Na quarta-feira, 7, logo pela manhã, o
ex-presidente teve uma entrevista exclusiva publicada na Folha de S.Paulo. À
tarde, foi a vez d’O Globo.
Às
vésperas do seu indiciamento pela tentativa de dar um golpe de estado, Bolsonaro
esqueceu as restrições que tem à imprensa para fazer seu “media day” – dia em
que figuras públicas concedem várias entrevistas seguidas, se dedicando a
atividades de comunicação.
Como
de costume, a mensagem nas diferentes entrevistas foi igual: que a sua prisão
traria impacto mundial, num misto de bravata, ameaça e vitimização.
A
aposta é que o novo cenário internacional intimide o Supremo Tribunal Federal nos julgamentos que
virão em 2025.
Nem
o ex-presidente Michel Temer, do MDB, que Bolsonaro tentou afagar sugerindo à
Folha que poderia ser seu vice em 2026, acredita que o STF possa ser influenciado por Trump. “Eleito
Trump nos EUA, isso vai influenciar o Judiciário daqui?

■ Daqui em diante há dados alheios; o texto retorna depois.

**src/inc/irq_seq_map.svh**
```systemverilog
// constants for the vectored interrupt sequencer: vector layout and cycle counts
// assumes inclusion by the sequencer modules and the package-free header use
`ifndef IRQ_SEQ_MAP_SVH
`define IRQ_SEQ_MAP_SVH

`define PC_W            13
`define SP_W            16
`define APP_BASE        13'h0000
`define BOOT_BASE_DFLT  13'h1C00
`define VEC_STRIDE_DFLT 2
`define RESET_SP        16'h04FF
`define ENTRY_CYCLES    4
`define WAKE_EXTRA      4
`define RETURN_CYCLES   4
`define SRC_N_DFLT      8

`endif

```
**src/inc/irq_seq_pkg.sv**
```systemverilog
// types shared by the vectored interrupt sequencer modules
// assumes the map header for widths
`include "irq_seq_map.svh"
package irq_seq_pkg;

	typedef enum logic [2:0] {
		ST_RUN,
		ST_WAKE,
		ST_ENTRY,
		ST_RETURN,
		ST_SHADOW
	} seq_state_e;

	// instruction-boundary signals from the core
	typedef struct packed {
		logic boundary;
		logic set_gie;
		logic clr_gie;
		logic ret_op;
		logic sleeping;
	} core_ctl_s;

	typedef struct packed {
		logic            redirect;
		logic [`PC_W-1:0] target;
		logic            push;
		logic            pop;
	} pc_cmd_s;

endpackage

```
**src/irq_flag_bank.sv**
```systemverilog
// per-source pending flags, enables and hardware/software clear
// assumes single clock, sources are one-cycle event pulses or levels
`timescale 1ns/100ps
`include "irq_seq_map.svh"
module irq_flag_bank
	import irq_seq_pkg::*;
#(
	parameter int SRC_N = `SRC_N_DFLT
) (
	input  wire logic             clk,
	input  wire logic             rst_b,
	input  wire logic             clk_en,
	input  wire logic [SRC_N-1:0] src_event,
	input  wire logic [SRC_N-1:0] src_is_level,
	input  wire logic [SRC_N-1:0] sw_clear,
	input  wire logic [SRC_N-1:0] hw_clear,
	input  wire logic [SRC_N-1:0] src_enable,
	output logic      [SRC_N-1:0] pending_q,
	output logic      [SRC_N-1:0] request
);

	// ---------------------------------------------
	// flags
	// ---------------------------------------------
	genvar g;
	generate
		for (g = 0; g < SRC_N; g++) begin : g_src
			always_ff @(posedge clk or negedge rst_b) begin
				if (!rst_b) begin
					pending_q[g] <= 1'b0;
				end else if (clk_en) begin
					if (src_is_level[g]) begin
						pending_q[g] <= src_event[g];
					end else if (src_event[g]) begin
						pending_q[g] <= 1'b1;
					end else if (sw_clear[g] || hw_clear[g]) begin
						pending_q[g] <= 1'b0;
					end
				end
			end
			assign request[g] = src_is_level[g] ? (src_event[g] & src_enable[g])
				: (pending_q[g] & src_enable[g]);
		end
	endgenerate

endmodule

```
**src/irq_priority_pick.sv**
```systemverilog
// fixed priority picker: lowest index wins, vector from base plus offset
// assumes index 0 is the external request zero, reset handled by caller
`timescale 1ns/100ps
`include "irq_seq_map.svh"
module irq_priority_pick
	import irq_seq_pkg::*;
#(
	parameter int SRC_N  = `SRC_N_DFLT,
	parameter int STRIDE = `VEC_STRIDE_DFLT
) (
	input  wire logic [SRC_N-1:0]  request,
	input  wire logic [`PC_W-1:0]  table_base,
	output logic                   any,
	output logic [SRC_N-1:0]       onehot,
	output logic [`PC_W-1:0]       vector
);

	// ---------------------------------------------
	// scan
	// ---------------------------------------------
	always_comb begin
		any    = 1'b0;
		onehot = '0;
		vector = table_base;
		for (int i = SRC_N - 1; i >= 0; i--) begin
			if (request[i]) begin
				any       = 1'b1;
				onehot    = '0;
				onehot[i] = 1'b1;
				vector    = table_base + `PC_W'((i + 1) * STRIDE);
			end
		end
	end

endmodule

```
**src/vectored_interrupt_sequencer.sv**
```systemverilog
// interrupt acceptance, entry and return sequencing beside the core
// assumes the core reports instruction boundaries and obeys pc commands
// Contract
// - take a source only when its enable and global enable are set
// - lowest vector address wins; reset first, then external request zero
// - vector table select moves interrupt vectors to boot section start
// - reset vector relocate fuse starts execution at boot section
// - lock bits may suppress interrupts depending on program counter
// - accepting an interrupt clears global enable
// - setting global enable in a handler allows nesting
// - return from interrupt sets global enable
// - flag-type pending flag cleared by hardware on vectoring
// - writing one clears a flag, zero leaves it
// - flag set while source disabled stays pending
// - flags pending under cleared global enable serviced later by priority
// - level sources request only while condition is present
// - one main-program instruction runs after return before next interrupt
// - status register is never saved or restored by hardware
// - global disable acts at once, even against same-cycle requests
// - instruction after global enable runs before any interrupt
// - entry takes four cycles, pushing pc, then vector executes
// - requests wait for multi-cycle instructions to complete
// - wake from sleep adds four cycles to entry
// - return takes four cycles, pops pc, stack pointer plus two, sets enable
// - entry push decrements stack pointer by two
`timescale 1ns/100ps
`include "irq_seq_map.svh"
module vectored_interrupt_sequencer
	import irq_seq_pkg::*;
#(
	parameter int              SRC_N     = `SRC_N_DFLT,
	parameter int              STRIDE    = `VEC_STRIDE_DFLT,
	parameter logic [`PC_W-1:0] BOOT_BASE = `BOOT_BASE_DFLT
) (
	input  wire logic             clk,
	input  wire logic             rst_b,
	input  wire logic             clk_en,
	input  wire logic [SRC_N-1:0] src_event,
	input  wire logic [SRC_N-1:0] src_is_level,
	input  wire logic [SRC_N-1:0] src_enable,
	input  wire logic [SRC_N-1:0] flag_write_one,
	input  wire core_ctl_s        core_ctl,
	input  wire logic [`PC_W-1:0] pc_now,
	input  wire logic [`SP_W-1:0] sp_load_val,
	input  wire logic             sp_load,
	input  wire logic             vector_table_select,
	input  wire logic             reset_vector_relocate_fuse,
	input  wire logic             app_section_lock_bit,
	input  wire logic             boot_section_lock_bit,
	output pc_cmd_s               pc_cmd,
	output logic                  hold_core,
	output logic                  wake_req,
	output logic                  global_enable_q,
	output logic [`SP_W-1:0]      stack_ptr_q,
	output logic [SRC_N-1:0]      pending_flags,
	output logic [`PC_W-1:0]      reset_vector
);

	// ---------------------------------------------
	// state
	// ---------------------------------------------
	seq_state_e        state_q;
	logic [2:0]        cnt_q;
	logic [`PC_W-1:0]  vec_q;
	logic [SRC_N-1:0]  hw_clear;
	logic [SRC_N-1:0]  request;
	logic [SRC_N-1:0]  win_onehot;
	logic [`PC_W-1:0]  win_vector;
	logic [`PC_W-1:0]  table_base;
	logic              win_any;
	logic              shadow_q;
	logic              lock_block;
	logic              in_boot;
	logic              accept;
	logic              gie_eff;

	// ---------------------------------------------
	// source flags and priority
	// ---------------------------------------------
	irq_flag_bank #(
		.SRC_N (SRC_N)
	) u_flags (
		.clk          (clk),
		.rst_b        (rst_b),
		.clk_en       (clk_en),
		.src_event    (src_event),
		.src_is_level (src_is_level),
		.sw_clear     (flag_write_one),
		.hw_clear     (hw_clear),
		.src_enable   (src_enable),
		.pending_q    (pending_flags),
		.request      (request)
	);

	assign table_base = vector_table_select ? BOOT_BASE : `APP_BASE;

	irq_priority_pick #(
		.SRC_N  (SRC_N),
		.STRIDE (STRIDE)
	) u_pick (
		.request    (request),
		.table_base (table_base),
		.any        (win_any),
		.onehot     (win_onehot),
		.vector     (win_vector)
	);

	assign reset_vector = reset_vector_relocate_fuse ? BOOT_BASE : `APP_BASE;

	// ---------------------------------------------
	// acceptance
	// ---------------------------------------------
	assign in_boot    = (pc_now >= BOOT_BASE);
	// lock bits suppress interrupts whose vector points into the other section
	assign lock_block = (app_section_lock_bit && !in_boot && vector_table_select) ||
		(boot_section_lock_bit && in_boot && !vector_table_select);

	// global disable in this boundary cancels a same-cycle request
	assign gie_eff = global_enable_q && !core_ctl.clr_gie;

	assign accept = (state_q == ST_RUN) && !shadow_q && core_ctl.boundary &&
		gie_eff && win_any && !lock_block;

	assign wake_req = core_ctl.sleeping && win_any && global_enable_q && !lock_block;

	// hardware clears the flag of a non-level winner in the accept cycle, as the pc is pushed
	assign hw_clear = accept ? (win_onehot & ~src_is_level) : '0;

	// ---------------------------------------------
	// sequencer
	// ---------------------------------------------
	always_ff @(posedge clk or negedge rst_b) begin
		if (!rst_b) begin
			state_q <= ST_RUN;
			cnt_q   <= 3'h0;
			vec_q   <= '0;
		end else if (clk_en) begin
			unique case (state_q)
				ST_RUN: begin
					if (accept) begin
						vec_q <= win_vector;
						cnt_q <= 3'(`ENTRY_CYCLES - 1);
						state_q <= core_ctl.sleeping ? ST_WAKE : ST_ENTRY;
						if (core_ctl.sleeping) begin
							cnt_q <= 3'(`WAKE_EXTRA - 1);
						end
					end else if (core_ctl.boundary && core_ctl.ret_op) begin
						cnt_q   <= 3'(`RETURN_CYCLES - 1);
						state_q <= ST_RETURN;
					end
				end
				ST_WAKE: begin
					if (cnt_q == 3'h0) begin
						cnt_q   <= 3'(`ENTRY_CYCLES - 1);
						state_q <= ST_ENTRY;
					end else begin
						cnt_q <= cnt_q - 3'h1;
					end
				end
				ST_ENTRY: begin
					if (cnt_q == 3'h0) begin
						state_q <= ST_RUN;
					end else begin
						cnt_q <= cnt_q - 3'h1;
					end
				end
				ST_RETURN: begin
					if (cnt_q == 3'h0) begin
						state_q <= ST_SHADOW;
					end else begin
						cnt_q <= cnt_q - 3'h1;
					end
				end
				ST_SHADOW: begin
					if (core_ctl.boundary && core_ctl.ret_op) begin
						cnt_q   <= 3'(`RETURN_CYCLES - 1);
						state_q <= ST_RETURN;
					end else if (core_ctl.boundary) begin
						state_q <= ST_RUN;
					end
				end
			endcase
		end
	end

	// ---------------------------------------------
	// global enable and shadow after set
	// ---------------------------------------------
	always_ff @(posedge clk or negedge rst_b) begin
		if (!rst_b) begin
			global_enable_q <= 1'b0;
		end else if (clk_en) begin
			if (accept) begin
				global_enable_q <= 1'b0;
			end else if (state_q == ST_RETURN && cnt_q == 3'h0) begin
				global_enable_q <= 1'b1;
			end else if (core_ctl.boundary && core_ctl.clr_gie) begin
				global_enable_q <= 1'b0;
			end else if (core_ctl.boundary && core_ctl.set_gie) begin
				global_enable_q <= 1'b1;
			end
		end
	end

	always_ff @(posedge clk or negedge rst_b) begin
		if (!rst_b) begin
			shadow_q <= 1'b0;
		end else if (clk_en) begin
			if (core_ctl.boundary && core_ctl.set_gie && !global_enable_q) begin
				shadow_q <= 1'b1;
			end else if (core_ctl.boundary) begin
				shadow_q <= 1'b0;
			end
		end
	end

	// ---------------------------------------------
	// stack pointer
	// ---------------------------------------------
	always_ff @(posedge clk or negedge rst_b) begin
		if (!rst_b) begin
			stack_ptr_q <= `RESET_SP;
		end else if (clk_en) begin
			if (accept) begin
				stack_ptr_q <= stack_ptr_q - `SP_W'(2);
			end else if (state_q == ST_RETURN && cnt_q == 3'h0) begin
				stack_ptr_q <= stack_ptr_q + `SP_W'(2);
			end else if (sp_load) begin
				stack_ptr_q <= sp_load_val;
			end
		end
	end

	// ---------------------------------------------
	// core commands; status register untouched
	// ---------------------------------------------
	always_comb begin
		pc_cmd          = '0;
		pc_cmd.push     = accept;
		pc_cmd.pop      = (state_q == ST_RETURN) && (cnt_q == 3'h0);
		pc_cmd.redirect = (state_q == ST_ENTRY) && (cnt_q == 3'h0);
		pc_cmd.target   = vec_q;
	end

	assign hold_core = (state_q == ST_WAKE) || (state_q == ST_ENTRY) || (state_q == ST_RETURN);

endmodule
```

Eu não acredito”,
disse.
Se
Temer acredita ou não, pouco importa. Bolsonaro tem que acreditar.
É
sua única esperança. Por isso, se apressou em ir à imprensa dizer que a eleição
de Trump era um “passo importantíssimo” para a anistia dos golpistas de 8 de
janeiro e para seu caminho de volta à elegibilidade.
Sim,
as apostas de que Bolsonaro pode estar na disputa de 2026 têm crescido. Mas a
maior parte delas não considera que ele não tem quórum suficiente para reverter
sua inelegibilidade no plenário do TSE, mesmo que Kássio Nunes Marques e André
Mendonça estejam prestes a assumir o comando da Corte.
Nunes
Marques já é, hoje, vice-presidente do TSE. A dois meses da eleição
presidencial, ele sucederá Cármen Lúcia e assumirá o cargo de presidente.
Mendonça,
por sua vez, será alçado a vice. A ascensão da dupla, porém, não garante a
reversão da inelegibilidade de Bolsonaro.
Nas
duas condenações que sofreu na Corte, o ex-presidente perdeu por cinco votos a
dois – sendo que um deles era de Nunes Marques, que já integrava o TSE em 2023.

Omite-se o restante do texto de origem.